Many networks already run on very powerful routers. Quite often, the limitation is not the platform itself, but the lack of exploring what it can actually do. At ITcare we saw this a couple of times, especially for edge routers that peer with multiple Upstreams, Internet Exchanges, or Private Peerings.
When a BGP session flaps, thousands or millions of routes can be withdrawn and then reintroduced back into RPD for processing. This is where convergence really matters. If the control plane cannot keep up, you risk blackholing traffic even though the hardware is more than capable.
We saw exactly this in an ISP network running Juniper MX204 and MX240 as PE routers. They experienced outages during BGP flaps with Route Reflectors. The routers were strong enough, but convergence was not fast enough.
The fix turned out to be surprisingly simple.
We enabled BGP RIB Sharding and convergence time was reduced significantly.

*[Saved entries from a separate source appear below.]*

This is an optimization exercise on Yosys and OpenROAD, whose aim is small area, a short achievable clock period and few clock cycles, not a production implementation. The RTL was checked by simulation tests, not by an equivalence proof against the original design. Power is estimated from default activity; no workload was simulated.

==> flow/design.v <==
module lt_core (
    input  wire         clk,
    input  wire         rst,           
    input  wire [31:0]  cal_scale,     
    input  wire [47:0]  cal_offset,    
    input  wire         cmd_valid,
    output wire         cmd_ready,
    input  wire [3:0]   cmd_op,
    input  wire [7:0]   cmd_len,
    input  wire [63:0]  cmd_now,
    input  wire         dat_valid,
    output wire         dat_ready,
    input  wire [7:0]   dat_byte,
    output wire         res_valid,
    input  wire         res_ready,
    output wire [2:0]   res_tag,
    output wire [2:0]   res_kind,
    output wire [7:0]   res_addr,
    output wire [7:0]   res_cmd,
    output wire [7:0]   res_len,
    output wire [7:0]   res_chk,
    output wire [127:0] res_payload,
    output wire [63:0]  res_value,
    output wire [15:0]  res_raw,
    output wire [7:0]   res_status,
    output wire [63:0]  res_seq,
    output wire [63:0]  res_info0,
    output wire [63:0]  res_info1
);
    localparam [7:0] START_MARKER = 8'h02;
    localparam [7:0] CHANNEL_ADDR = 8'h01;
    localparam [7:0] CMD_RAW_REQ  = 8'h01;
    localparam [7:0] CMD_RAW_RESP = 8'h81;
    localparam [7:0] CMD_SOSM3    = 8'h03;
    localparam [7:0] MAX_PAYLOAD  = 8'd16;
    localparam [7:0] SOSM3_LEN    = 8'd3;
    localparam [7:0] FAULT_MASK   = 8'hFB;
    localparam [63:0] REQ_TIMEOUT = 64'd1000;
    localparam [7:0] SMALL_FEED   = 8'd108;    
    localparam [3:0] OP_FEED  = 4'd1;
    localparam [3:0] OP_RESET = 4'd2;
    localparam [3:0] OP_SEND  = 4'd3;
    localparam [3:0] OP_POLL  = 4'd4;
    localparam [2:0] TAG_TELEGRAM = 3'd1;
    localparam [2:0] TAG_MEAS     = 3'd2;
    localparam [2:0] TAG_RESP     = 3'd3;
    localparam [2:0] TAG_ERR      = 3'd4;
    localparam [2:0] TAG_TX       = 3'd6;
    localparam [2:0] E_CHECKSUM   = 3'd1;
    localparam [2:0] E_LENGTH     = 3'd2;
    localparam [2:0] E_OVERFLOW   = 3'd3;
    localparam [2:0] E_STATUS     = 3'd4;
    localparam [2:0] E_TIMEOUT    = 3'd5;
    localparam [2:0] E_INFLIGHT   = 3'd6;
    localparam [2:0] F_SEEK = 3'd0;
    localparam [2:0] F_H1   = 3'd1;
    localparam [2:0] F_H2   = 3'd2;
    localparam [2:0] F_H3   = 3'd3;
    localparam [2:0] F_PAY  = 3'd4;
    localparam [2:0] F_CHK  = 3'd5;
    reg [31:0]  scale_q;
    reg [47:0]  offset_q;
    reg [7:0]   mem [0:31];
    reg [4:0]   head, rp, wp;
    reg [7:0]   rem, skip;
    reg         bq_v;
    reg [7:0]   b_q;
    reg [4:0]   bpos;                  
    reg         fm_v;                  
    reg [4:0]   fm_pos;                
    reg         seen;
    reg [3:0]   op_q;
    reg [7:0]   len_q;
    reg         big_q;
    reg         x_small, x_big, x_send, x_poll, x_reset;
    reg         cmd_ready_q, dat_ready_q;
    reg [2:0]   fs;
    reg [3:0]   pidx, plast;
    reg [7:0]   sum;
    reg [7:0]   t_addr, t_cmd, t_len, t_chk;
    reg [127:0] t_payload;
    reg [7:0]   o_len;
    reg [39:0]  o_pay;
    reg         cstate;
    reg [63:0]  t_send;
    reg [7:0]   tgt, teq;
    reg [63:0]  mseq;
    reg         r_valid;
    reg [2:0]   r_tag, r_kind;
    reg [7:0]   r_info0;
    reg [63:0]  r_value;
    wire [15:0] raw = {t_payload[7:0], t_payload[15:8]};
    wire [33:0] s1  = {{2{scale_q[31]}}, scale_q};
    wire [33:0] s2  = {scale_q[31], scale_q, 1'b0};
    wire [49:0] pp [0:8];
    genvar gj;
    generate
        for (gj = 0; gj < 8; gj = gj + 1) begin : g_booth
            wire x2 = raw[2*gj+1];
            wire x1 = raw[2*gj];
            wire x0 = (gj == 0) ? 1'b0 : raw[2*gj-1];
            wire one = x1 ^ x0;
            wire two = (x2 & ~x1 & ~x0) | (~x2 & x1 & x0);
            wire neg = x2;
            wire [33:0] m   = ({34{one}} & s1) | ({34{two}} & s2);
            wire [33:0] row = m ^ {34{neg}};
            assign pp[gj] = {16'd0, ~row[33], row[32:0]} << (2*gj);
        end
    endgenerate
    assign pp[8] = {34'd0, raw[15], 1'b0, raw[13], 1'b0, raw[11], 1'b0, raw[9], 1'b0,
                    raw[7], 1'b0, raw[5], 1'b0, raw[3], 1'b0, raw[1]};
    function [99:0] csa;
        input [49:0] a, b, c;
        begin
            csa[49:0]  = a ^ b ^ c;
            csa[99:50] = {(a[48:0] & b[48:0]) | (a[48:0] & c[48:0]) | (b[48:0] & c[48:0]), 1'b0};
        end
    endfunction
    wire [99:0] l1a = csa(pp[0], pp[1], pp[2]);
    wire [99:0] l1b = csa(pp[3], pp[4], pp[5]);
    wire [99:0] l1c = csa(pp[6], pp[7], pp[8]);
    wire [99:0] l2a = csa(l1a[49:0], l1a[99:50], l1b[49:0]);
    wire [99:0] l2b = csa(l1b[99:50], l1c[49:0], l1c[99:50]);
    wire [99:0] l3  = csa(l2a[49:0], l2a[99:50], l2b[49:0]);
    wire [99:0] l4  = csa(l3[49:0], l3[99:50], l2b[99:50]);
    reg [49:0] m_s, m_c;
    always @(posedge clk) begin
        m_s <= l4[49:0];
        m_c <= l4[99:50];
    end
    localparam [63:0] K_NEG = 64'd0 - (64'd21845 << 33);
    wire [63:0] f_a = {14'd0, m_s};
    wire [63:0] f_b = {14'd0, m_c};
    wire [63:0] f_c = {{16{offset_q[47]}}, offset_q};
    wire [63:0] f1s = f_a ^ f_b ^ f_c;
    wire [63:0] f1c = {(f_a[62:0] & f_b[62:0]) | (f_a[62:0] & f_c[62:0]) | (f_b[62:0] & f_c[62:0]), 1'b0};
    wire [63:0] f2s = f1s ^ f1c ^ K_NEG;
    wire [63:0] f2c = {(f1s[62:0] & f1c[62:0]) | (f1s[62:0] & K_NEG[62:0]) | (f1c[62:0] & K_NEG[62:0]), 1'b0};
    wire [63:0] dec_value = f2s + f2c;
    wire [7:0] dec_status = t_payload[23:16];
    wire       dec_fault  = (dec_status & FAULT_MASK) != 8'd0;
    wire a_ok   = (t_addr == CHANNEL_ADDR) && (t_len == SOSM3_LEN);
    wire is_rsp = cstate && a_ok && (t_cmd == CMD_RAW_RESP);
    wire is_sm3 = a_ok && (t_cmd == CMD_SOSM3);
    wire [64:0] dl_sum = {1'b0, t_send} + {1'b0, REQ_TIMEOUT};
    wire        dl_sat = dl_sum[64];
    wire [63:0] dl     = dl_sum[63:0];
    wire now_gt = tgt[7] | teq[7] & (tgt[6] | teq[6] & (tgt[5] | teq[5] & (tgt[4] |
                  teq[4] & (tgt[3] | teq[3] & (tgt[2] | teq[2] & (tgt[1] | teq[1] & tgt[0]))))));
    wire timed_out = cstate & !dl_sat & now_gt;
    wire       cmd_take = cmd_valid & cmd_ready_q;
    wire       dat_take = dat_valid & dat_ready_q;
    wire [4:0] fill     = wp - head;
    wire [7:0] rd_byte  = mem[rp];
    wire [8:0] ov_total   = {4'd0, fill} + {1'b0, len_q};
    reg        ov, ov_inwin, x_big_arm;
    reg  [7:0] ov_dropped, ov_skip;
    reg  [4:0] ov_head;
    always @(posedge clk) begin
        ov         <= ov_total > 9'd128;
        ov_dropped <= ov_total[7:0] - 8'd128;
        ov_inwin   <= ov_total[7:0] - 8'd128 <= {3'd0, fill};
        ov_skip    <= ov_total[7:0] - 8'd128 - {3'd0, fill};
        ov_head    <= head + ov_total[4:0];
        x_big_arm  <= x_big & !rst;
    end
    wire x_big_go = x_big && x_big_arm && !r_valid;
    reg  [4:0]   head_n, rp_n, wp_n;
    reg  [7:0]   rem_n, skip_n;
    reg          bqv_n;
    reg  [7:0]   bq_n;
    reg  [4:0]   bpos_n;
    reg          fm_v_n;
    reg  [4:0]   fm_pos_n;
    reg          fail;
    reg          x_small_n, x_big_n, x_send_n, x_poll_n, x_reset_n;
    reg  [2:0]   fs_n;
    reg  [3:0]   pidx_n, plast_n;
    reg  [7:0]   sum_n;
    reg  [7:0]   t_addr_n, t_cmd_n, t_len_n, t_chk_n;
    reg  [127:0] t_payload_n;
    reg          cstate_n;
    reg          inc_seq;
    reg          load;
    reg          load_tx;
    reg  [2:0]   tag_n, kind_n;
    reg  [7:0]   info0_n;
    reg          e_go, flush;
    always @(*) begin
        head_n = head;  rp_n = rp;  wp_n = wp;
        rem_n = rem;    skip_n = skip;
        bqv_n = bq_v;   bq_n = b_q;  bpos_n = bpos;
        fm_v_n = fm_v;  fm_pos_n = fm_pos;
        fail = 1'b0;
        fs_n = fs;      pidx_n = pidx;  plast_n = plast;  sum_n = sum;
        t_addr_n = t_addr;  t_cmd_n = t_cmd;  t_len_n = t_len;  t_chk_n = t_chk;
        t_payload_n = t_payload;
        cstate_n = cstate;
        inc_seq = 1'b0;
        load = 1'b0;  load_tx = 1'b0;
        tag_n = r_tag;  kind_n = r_kind;  info0_n = r_info0;
        flush = 1'b0;
        x_small_n = cmd_take && cmd_op == OP_FEED && cmd_len <= SMALL_FEED;
        x_big_n   = cmd_take ? (cmd_op == OP_FEED && cmd_len > SMALL_FEED) : (x_big && !x_big_go);
        x_send_n  = cmd_take ? (cmd_op == OP_SEND)  : (x_send && r_valid);
        x_poll_n  = cmd_take ? (cmd_op == OP_POLL)  : (x_poll && r_valid);
        x_reset_n = cmd_take && cmd_op == OP_RESET;
        if (x_small)
            rem_n = rem + len_q;
        if (dat_take) begin
            rem_n = rem_n - 8'd1;
            if (skip != 8'd0)
                skip_n = skip - 8'd1;
            else
                wp_n = wp + 5'd1;
        end
        e_go = bq_v && !(r_valid && fs != F_SEEK);
        if (e_go) begin
            if (fs != F_SEEK && b_q == START_MARKER && !fm_v) begin
                fm_v_n   = 1'b1;
                fm_pos_n = bpos;
            end
            case (fs)
            F_SEEK: begin
                if (b_q == START_MARKER) begin
                    fs_n   = F_H1;
                    sum_n  = b_q;
                    fm_v_n = 1'b0;
                end else begin
                    head_n = rp;
                end
            end
            F_H1: begin
                t_addr_n = b_q;
                sum_n    = sum + b_q;
                fs_n     = F_H2;
            end
            F_H2: begin
                t_cmd_n = b_q;
                sum_n   = sum + b_q;
                fs_n    = F_H3;
            end
            F_H3: begin
                if (b_q > MAX_PAYLOAD) begin
                    fail    = 1'b1;
                    load    = 1'b1;
                    tag_n   = TAG_ERR;
                    kind_n  = E_LENGTH;
                    info0_n = b_q;
                end else begin
                    t_len_n = b_q;
                    sum_n   = sum + b_q;
                    plast_n = b_q[3:0] - 4'd1;
                    pidx_n  = 4'd0;
                    fs_n    = (b_q == 8'd0) ? F_CHK : F_PAY;
                end
            end
            F_PAY: begin
                t_payload_n[pidx*8 +: 8] = b_q;
                sum_n  = sum + b_q;
                pidx_n = pidx + 4'd1;
                if (pidx == plast)
                    fs_n = F_CHK;
            end
            default: begin   
                t_chk_n = b_q;
                load    = 1'b1;
                if (sum == b_q) begin
                    fs_n   = F_SEEK;
                    head_n = rp;
                    if (is_rsp || is_sm3) begin
                        if (is_rsp) cstate_n = 1'b0;
                        inc_seq = 1'b1;
                        tag_n   = dec_fault ? TAG_ERR : (is_rsp ? TAG_RESP : TAG_MEAS);
                        kind_n  = dec_fault ? E_STATUS : 3'd0;
                    end else begin
                        tag_n  = TAG_TELEGRAM;
                        kind_n = 3'd0;
                    end
                end else begin
                    fail    = 1'b1;
                    tag_n   = TAG_ERR;
                    kind_n  = E_CHECKSUM;
                    info0_n = sum;
                end
            end
            endcase
            if (fail) begin
                fm_v_n = 1'b0;
                if (fm_v) begin
                    head_n = fm_pos;
                    fs_n   = F_H1;
                    sum_n  = START_MARKER;
                    flush  = 1'b1;
                end else if (b_q == START_MARKER) begin
                    head_n = bpos;
                    fs_n   = F_H1;
                    sum_n  = START_MARKER;
                end else begin
                    head_n = rp;
                    fs_n   = F_SEEK;
                end
            end
        end
        if (flush) begin
            bqv_n = 1'b0;
            rp_n  = fm_pos + 5'd1;
        end else if (!bq_v || e_go) begin
            if (rp != wp) begin
                bq_n   = rd_byte;
                bpos_n = rp;
                rp_n   = rp + 5'd1;
                bqv_n  = 1'b1;
            end else if (dat_take && skip == 8'd0) begin
                bq_n   = dat_byte;
                bpos_n = rp;
                rp_n   = rp + 5'd1;
                bqv_n  = 1'b1;
            end else begin
                bqv_n = 1'b0;
            end
        end
        if (x_reset) begin
            head_n = wp;
            rp_n   = wp;
            fs_n   = F_SEEK;
            fm_v_n = 1'b0;
        end
        if (x_big_go) begin
            rem_n = len_q;
            if (ov) begin
                fs_n   = F_SEEK;
                fm_v_n = 1'b0;
                if (ov_inwin) begin
                    head_n = ov_head;
                    rp_n   = ov_head;
                    skip_n = 8'd0;
                end else begin
                    head_n = wp;
                    rp_n   = wp;
                    skip_n = ov_skip;
                end
                load    = 1'b1;
                tag_n   = TAG_ERR;
                kind_n  = E_OVERFLOW;
                info0_n = ov_dropped;
            end else begin
                skip_n = 8'd0;
            end
        end
        if (x_send && !r_valid) begin
            load = 1'b1;
            if (cstate) begin
                tag_n  = TAG_ERR;
                kind_n = E_INFLIGHT;
            end else begin
                cstate_n = 1'b1;
                load_tx  = 1'b1;
                tag_n    = TAG_TX;
                kind_n   = 3'd0;
            end
        end
        if (x_poll && !r_valid && timed_out) begin
            cstate_n = 1'b0;
            load     = 1'b1;
            tag_n    = TAG_ERR;
            kind_n   = E_TIMEOUT;
        end
    end
    wire x_wait_n = x_big_n | x_send_n | x_poll_n | x_reset_n;
    wire rem_end  = (rem == 8'd0) || (rem == 8'd1 && dat_take && skip != 8'd0);
    wire idle_n   = rem_end && !x_small && !x_big && !x_small_n && !x_wait_n && (rp == wp) &&
                    (!bq_v || (e_go && !flush));
    wire seen_n   = cmd_valid & !cmd_take;
    wire path2_n  = seen_n && (cmd_op == OP_FEED) && (cmd_len <= SMALL_FEED) &&
                    (rem[7:5] == 3'd0) && !x_big && !x_wait_n;
    wire room_n   = fill <= 5'd29;
    wire cmd_ready_n = idle_n | path2_n;
    wire dat_ready_n = ((rem_n != 8'd0) | x_small_n) & room_n;
    integer g;
    always @(posedge clk) begin
        scale_q  <= cal_scale;
        offset_q <= cal_offset;
        mem[wp]  <= dat_byte;
        seen     <= seen_n;
        op_q     <= cmd_op;
        if (!x_big)
            len_q <= cmd_len;
        big_q    <= cmd_len > SMALL_FEED;
        if (!x_poll)
            for (g = 0; g < 8; g = g + 1) begin
                tgt[g] <= cmd_now[8*g +: 8] >  dl[8*g +: 8];
                teq[g] <= cmd_now[8*g +: 8] == dl[8*g +: 8];
            end
        if (cmd_take && cmd_op == OP_SEND && !cstate)
            t_send <= cmd_now;
        b_q       <= bq_n;
        bpos      <= bpos_n;
        fm_pos    <= fm_pos_n;
        fm_v      <= fm_v_n;
        pidx      <= pidx_n;
        plast     <= plast_n;
        sum       <= sum_n;
        t_addr    <= t_addr_n;
        t_cmd     <= t_cmd_n;
        t_len     <= t_len_n;
        t_chk     <= t_chk_n;
        t_payload <= t_payload_n;
        r_tag     <= tag_n;
        r_kind    <= kind_n;
        r_info0   <= info0_n;
        if ((e_go && fs == F_CHK) || load_tx) begin
            o_len <= load_tx ? 8'd5 : t_len;
            o_pay <= load_tx ? {8'h04, 8'h00, CMD_RAW_REQ, CHANNEL_ADDR, START_MARKER}
                             : t_payload[39:0];
        end
        if (!r_valid)
            r_value <= dec_value;
        if (rst) begin
            head        <= 5'd0;
            rp          <= 5'd0;
            wp          <= 5'd0;
            rem         <= 8'd0;
            skip        <= 8'd0;
            bq_v        <= 1'b0;
            fs          <= F_SEEK;
            x_small     <= 1'b0;
            x_big       <= 1'b0;
            x_send      <= 1'b0;
            x_poll      <= 1'b0;
            x_reset     <= 1'b0;
            cmd_ready_q <= 1'b0;
            dat_ready_q <= 1'b0;
            cstate      <= 1'b0;
            mseq        <= 64'd0;
            r_valid     <= 1'b0;
            seen        <= 1'b0;
        end else begin
            head        <= head_n;
            rp          <= rp_n;
            wp          <= wp_n;
            rem         <= rem_n;
            skip        <= skip_n;
            bq_v        <= bqv_n;
            fs          <= fs_n;
            x_small     <= x_small_n;
            x_big       <= x_big_n;
            x_send      <= x_send_n;
            x_poll      <= x_poll_n;
            x_reset     <= x_reset_n;
            cmd_ready_q <= cmd_ready_n;
            dat_ready_q <= dat_ready_n;
            cstate      <= cstate_n;
            if (inc_seq)
                mseq <= mseq + 64'd1;
            r_valid     <= load | (r_valid & !res_ready);
        end
    end
    assign cmd_ready   = cmd_ready_q;
    assign dat_ready   = dat_ready_q;
    assign res_valid   = r_valid;
    assign res_tag     = r_tag;
    assign res_kind    = r_kind;
    assign res_addr    = t_addr;
    assign res_cmd     = t_cmd;
    assign res_len     = o_len;
    assign res_chk     = t_chk;
    assign res_payload = {t_payload[127:40], o_pay};
    assign res_value   = r_value;
    assign res_raw     = raw;
    assign res_status  = t_payload[23:16];
    assign res_seq     = mseq;
    assign res_info0   = {56'd0, r_info0};
    assign res_info1   = {56'd0, t_chk};
endmodule
==> flow/flow/run.sh <==
#!/bin/bash
set -euo pipefail
bash standard.sh synth > synth.log 2>&1
bash standard.sh SETUP_SLACK_MARGIN=7.0 finish > layout.log 2>&1
==> flow/standard.sh <==
#!/bin/bash
# synth_recipe.tcl (not shown) runs the flow's synth.tcl, then flattens the netlist and writes it again
# the make line also repeats each setting of config.mk as NAME=value (left out here)
make -C /OpenROAD-flow-scripts/flow DESIGN_CONFIG=/design/flow/config.mk WORK_HOME=/design/flow/orfs CLKGATE_MAP_FILE= SYNTH_SCRIPT=/design/flow/synth_recipe.tcl "${@:-finish}"
==> flow/config.mk <==
export PLATFORM = sky130hd
export DESIGN_NAME = lt_core
export DESIGN_NICKNAME = lt_core
export VERILOG_FILES = /design/flow/design.v
export SDC_FILE = /design/flow/constraint.sdc
export NUM_CORES = 4
export LEC_CHECK = 0
export CAP_MARGIN = 20
export CORE_MARGIN = 2
export CORE_UTILIZATION = 40
export SLEW_MARGIN = 20
==> flow/constraint.sdc <==
create_clock -name core_clock -period 11.0 [get_ports {clk}]
set_input_delay 2.2000 -clock core_clock [delete_from_list [all_inputs] [get_ports {clk}]]
set_output_delay 2.2000 -clock core_clock [all_outputs]
set_load 0.01 [all_outputs]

At a high level, RIB sharding allows Juniper Networks routers to process BGP routes in parallel by splitting the RIB into multiple shards, each handled by its own thread. Instead of a single RPD thread processing millions of routes sequentially, the workload is distributed across multiple CPU cores. This dramatically improves convergence during large scale BGP events.
Once RIB sharding was enabled across the network, we saw convergence times improve by at least four times. We replayed the same failure scenario again and this time the impact was minimal. Only a few packets were lost during reconvergence, which was fully acceptable for the customer. Most importantly, the outages they previously experienced were gone.
There is excellent and very detailed article as well as a DayOne Book written by Sanjay Khanna and Jaihari Loganathan. If you want to understand how RIB sharding works under the hood and when it makes sense to use it, I highly recommend reading:
https://lnkd.in/e6fGzuQx
https://lnkd.in/e5sHssPE
The diagram from this post is taken from the Juniper Community blog article and is used here for reference.
For me, this was another reminder that performance issues are not always solved by buying bigger routers. Sometimes, it is about knowing the platform well enough to unlock what is already there.